Futrelle began his career at the age of 18 when he took a job with the Atlanta Journal. The following year he went to work for the Boston Post but would soon after return to the Journal. Here he set up the magazine's first sports department. He married Lily May Peel on 17 July 1895 in her parent's home. They would later have two children, John and Virginia.

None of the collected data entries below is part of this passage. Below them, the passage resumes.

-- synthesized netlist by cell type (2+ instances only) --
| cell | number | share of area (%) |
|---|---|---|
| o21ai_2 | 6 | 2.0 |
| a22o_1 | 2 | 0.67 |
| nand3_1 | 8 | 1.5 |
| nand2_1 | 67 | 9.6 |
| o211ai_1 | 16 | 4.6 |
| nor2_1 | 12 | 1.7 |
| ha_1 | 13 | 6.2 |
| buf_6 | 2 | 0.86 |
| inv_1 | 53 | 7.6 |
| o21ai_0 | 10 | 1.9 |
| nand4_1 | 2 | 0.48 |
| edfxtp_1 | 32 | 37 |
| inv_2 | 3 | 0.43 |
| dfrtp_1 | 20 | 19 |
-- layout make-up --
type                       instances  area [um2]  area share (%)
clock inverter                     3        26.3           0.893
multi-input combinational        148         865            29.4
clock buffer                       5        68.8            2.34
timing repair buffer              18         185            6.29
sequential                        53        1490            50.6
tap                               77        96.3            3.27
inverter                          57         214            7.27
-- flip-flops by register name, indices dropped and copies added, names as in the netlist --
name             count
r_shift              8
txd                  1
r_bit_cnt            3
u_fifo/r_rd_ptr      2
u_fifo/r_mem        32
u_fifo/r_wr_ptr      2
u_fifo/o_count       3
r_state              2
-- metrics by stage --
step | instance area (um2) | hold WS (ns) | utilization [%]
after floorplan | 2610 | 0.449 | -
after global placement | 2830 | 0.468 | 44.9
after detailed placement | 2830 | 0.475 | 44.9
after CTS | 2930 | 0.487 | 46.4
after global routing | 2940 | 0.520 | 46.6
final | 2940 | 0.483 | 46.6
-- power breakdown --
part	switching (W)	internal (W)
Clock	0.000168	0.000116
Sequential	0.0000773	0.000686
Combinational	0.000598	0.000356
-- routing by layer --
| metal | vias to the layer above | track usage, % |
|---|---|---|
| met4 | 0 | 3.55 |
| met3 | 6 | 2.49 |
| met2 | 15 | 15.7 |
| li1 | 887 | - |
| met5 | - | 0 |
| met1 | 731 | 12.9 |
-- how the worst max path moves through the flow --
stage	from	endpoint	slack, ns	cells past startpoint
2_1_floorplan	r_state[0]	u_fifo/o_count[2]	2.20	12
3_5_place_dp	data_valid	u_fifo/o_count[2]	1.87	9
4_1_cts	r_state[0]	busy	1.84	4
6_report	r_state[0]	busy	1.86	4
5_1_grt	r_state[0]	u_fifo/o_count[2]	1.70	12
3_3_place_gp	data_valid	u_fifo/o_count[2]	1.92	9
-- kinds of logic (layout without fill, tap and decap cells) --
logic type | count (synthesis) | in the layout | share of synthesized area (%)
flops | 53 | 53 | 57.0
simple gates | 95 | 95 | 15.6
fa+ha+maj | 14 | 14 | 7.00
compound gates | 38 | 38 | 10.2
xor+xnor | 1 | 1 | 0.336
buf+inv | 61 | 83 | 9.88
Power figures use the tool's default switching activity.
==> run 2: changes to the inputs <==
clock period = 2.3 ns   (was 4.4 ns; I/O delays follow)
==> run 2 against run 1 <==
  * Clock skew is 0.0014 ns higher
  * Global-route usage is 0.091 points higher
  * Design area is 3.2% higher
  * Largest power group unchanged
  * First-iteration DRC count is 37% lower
[src/rtl/pmod_ssd_capture.sv]
// Receive side of the PMOD SSD link: synchronises the segment/select lines, decodes each
// digit glyph back to a nibble and rebuilds the displayed byte. Option: PMOD_SSD_CAPTURE_CHANGE_ONLY_EN.
module pmod_ssd_capture #(
   parameter int SETTLE_CYCLES  = 16,
   parameter int TIMEOUT_CYCLES = 131072
) (
   input  logic       i_clock_125MHz,
   input  logic       i_reset_n,
   input  logic       i_seg_a,
   input  logic       i_seg_b,
   input  logic       i_seg_c,
   input  logic       i_seg_d,
   input  logic       i_seg_e,
   input  logic       i_seg_f,
   input  logic       i_seg_g,
   input  logic       i_seg_sel,
   output logic [7:0] o_data,
   output logic       o_valid,
   output logic       o_error,
   output logic       o_stale
);

   localparam int SCW = (SETTLE_CYCLES > 1) ? $clog2(SETTLE_CYCLES) : 1;
   localparam logic [SCW-1:0] SETTLE_LAST = SCW'((SETTLE_CYCLES > 1) ? SETTLE_CYCLES - 2 : 0);
   localparam int TCW = $clog2(TIMEOUT_CYCLES + 1);
   localparam logic [TCW-1:0] TIMEOUT_MAX = TCW'(TIMEOUT_CYCLES);

   typedef enum logic [1:0] {IDLE, SETTLE, SAMPLE} state_t;

   logic [7:0]     raw_in;
   logic [7:0]     meta_q;
   logic [7:0]     sync_q;
   logic           sel_dly;
   logic           sel_now;
   logic           sel_edge;
   logic [6:0]     pattern;
   logic [4:0]     glyph;
   logic           glyph_ok;
   logic [3:0]     nibble;
   logic [TCW-1:0] stale_cnt;
   logic [TCW-1:0] stale_next;
   state_t         state;
   logic [SCW-1:0] settle_cnt;
   logic [3:0]     lo_nib;
   logic           lo_ok;
`ifdef PMOD_SSD_CAPTURE_CHANGE_ONLY_EN
   logic           captured_once;
`endif

   // Returns {legal, nibble} for a {g,f,e,d,c,b,a} segment pattern.
   function automatic logic [4:0] decode_glyph(input logic [6:0] p);
      logic [4:0] r;
      case (p)
         7'h3F:   r = {1'b1, 4'h0};
         7'h06:   r = {1'b1, 4'h1};
         7'h5B:   r = {1'b1, 4'h2};
         7'h4F:   r = {1'b1, 4'h3};
         7'h66:   r = {1'b1, 4'h4};
         7'h6D:   r = {1'b1, 4'h5};
         7'h7D:   r = {1'b1, 4'h6};
         7'h07:   r = {1'b1, 4'h7};
         7'h7F:   r = {1'b1, 4'h8};
         7'h6F:   r = {1'b1, 4'h9};
         7'h77:   r = {1'b1, 4'hA};
         7'h7C:   r = {1'b1, 4'hB};
         7'h39:   r = {1'b1, 4'hC};
         7'h5E:   r = {1'b1, 4'hD};
         7'h79:   r = {1'b1, 4'hE};
         7'h71:   r = {1'b1, 4'hF};
         default: r = 5'h00;
      endcase
      return r;
   endfunction

   assign raw_in   = {i_seg_sel, i_seg_g, i_seg_f, i_seg_e, i_seg_d, i_seg_c, i_seg_b, i_seg_a};
   assign sel_now  = sync_q[7];
   assign pattern  = sync_q[6:0];
   assign sel_edge = sel_now ^ sel_dly;
   assign glyph    = decode_glyph(pattern);
   assign glyph_ok = glyph[4];
   assign nibble   = glyph[3:0];

   always_ff @(posedge i_clock_125MHz or negedge i_reset_n) begin
      if (!i_reset_n) begin
         meta_q  <= '0;
         sync_q  <= '0;
         sel_dly <= 1'b0;
      end else begin
         meta_q  <= raw_in;
         sync_q  <= meta_q;
         sel_dly <= sync_q[7];
      end
   end

   // Saturating idle counter; o_stale follows the next count so it drops right after an edge.
   always_comb begin
      stale_next = stale_cnt;
      if (sel_edge)
         stale_next = '0;
      else if (stale_cnt != TIMEOUT_MAX)
         stale_next = stale_cnt + 1'b1;
   end

   always_ff @(posedge i_clock_125MHz or negedge i_reset_n) begin
      if (!i_reset_n) begin
         stale_cnt <= TIMEOUT_MAX;
         o_stale   <= 1'b1;
      end else begin
         stale_cnt <= stale_next;
         o_stale   <= (stale_next == TIMEOUT_MAX);
      end
   end

   // Any select edge restarts settling, so a sample never lands on a glitching bus.
   always_ff @(posedge i_clock_125MHz or negedge i_reset_n) begin
      if (!i_reset_n) begin
         state         <= IDLE;
         settle_cnt    <= '0;
         lo_nib        <= 4'h0;
         lo_ok         <= 1'b0;
         o_data        <= 8'h00;
         o_valid       <= 1'b0;
         o_error       <= 1'b0;
`ifdef PMOD_SSD_CAPTURE_CHANGE_ONLY_EN
         captured_once <= 1'b0;
`endif
      end else begin
         o_valid <= 1'b0;
         o_error <= 1'b0;
         if (sel_edge) begin
            settle_cnt <= '0;
            state      <= (SETTLE_CYCLES == 1) ? SAMPLE : SETTLE;
         end else begin
            case (state)
               IDLE: begin
               end
               SETTLE: begin
                  if (settle_cnt == SETTLE_LAST)
                     state <= SAMPLE;
                  else
                     settle_cnt <= settle_cnt + 1'b1;
               end
               SAMPLE: begin
                  state <= IDLE;
                  if (!glyph_ok) begin
                     o_error <= 1'b1;
                     lo_ok   <= 1'b0;
                  end else if (!sel_now) begin
                     lo_nib <= nibble;
                     lo_ok  <= 1'b1;
                  end else if (lo_ok) begin
                     lo_ok <= 1'b0;
`ifdef PMOD_SSD_CAPTURE_CHANGE_ONLY_EN
                     captured_once <= 1'b1;
                     if (!captured_once || ({nibble, lo_nib} != o_data)) begin
                        o_data  <= {nibble, lo_nib};
                        o_valid <= 1'b1;
                     end
`else
                     o_data  <= {nibble, lo_nib};
                     o_valid <= 1'b1;
`endif
                  end
               end
               default: state <= IDLE;
            endcase
         end
      end
   end

endmodule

Jacques moved to the New York Herald. Soon after this, he began writing detective stories. In 1902, Jacques accepted the position of manager of a small repertory theater in Richmond, Virginia, where he wrote and acted in several plays. After a two year stint with the theater, he then took a job on the editorial staff of the Boston American. Around this period he began a series of stories around 'The Thinking Machine' - a detective character he created who would eventually appear in over forty stories - and had several of his stories printed in the "American". It has been suggested that his detective was an inspiration for Agatha Christie. Not being the only one in the family with a flair for writing, his wife, May, also authored several novels and magazine articles. Jacques became a well known and respected novelist by the early 20th century - his best known works being: "The Thinking Machine", "The Thinking Machine On The Case", "The Diamond Master" and "The High Hand". Around this time he bought a house in Scituate, razed it and built a 'Cape Cod' for his wife and family.
In 1912 the couple travelled in Europe for several weeks while Jacques wrote a number of magazine articles. On the night before sailing, friends had gathered in London to celebrate Mr Futrelle's 37th birthday. The party did not end until 3:00 A.M. and the Futrelle's never went to bed but packed and headed for Southampton. Mrs Futrelle was later to lament that "if my husband had got drunk that night, he might not have sailed, and he might be alive today. But he never did drink much."

Travelling as First Class passengers on the RMS Titanic to get to America, they were possibly accomodated in cabin C-123 (ticket number 113803, £53, 2s). After the collision with the iceberg, and the first rockets were launched, he must have been aware that Titanic was in distress, and tried to convince his wife May to get into a lifeboat. "Hurry up, lass, the others are waiting!" His wife refused to board still.
Around 1:28 A.M, when the Forecastle was well underwater, Jacques became more anxious and he urged her, begging: "For God's sake, May! This might be your last chance, go! Think about the children!" She was struggling with her inner conflict, wanting to stay with her husband and the will to survive. Eventually she boarded lifeboat 9. May remembered the last she saw of him, he was smoking a cigarette with John Jacob Astor. Jacque's last work, "My Lady's Garter", was published posthumously later in 1912. May inscribed in the book, "To the heroes of the Titanic, I dedicate this my husband's book" under a photo of her late husband. His body was never recovered.
Bibliography[]
Some of the books he wrote:
- The Chase of the Golden Plate (1906)
- The Simple Case of Susan (1908)
- The Thinking Machine on the Case (1908)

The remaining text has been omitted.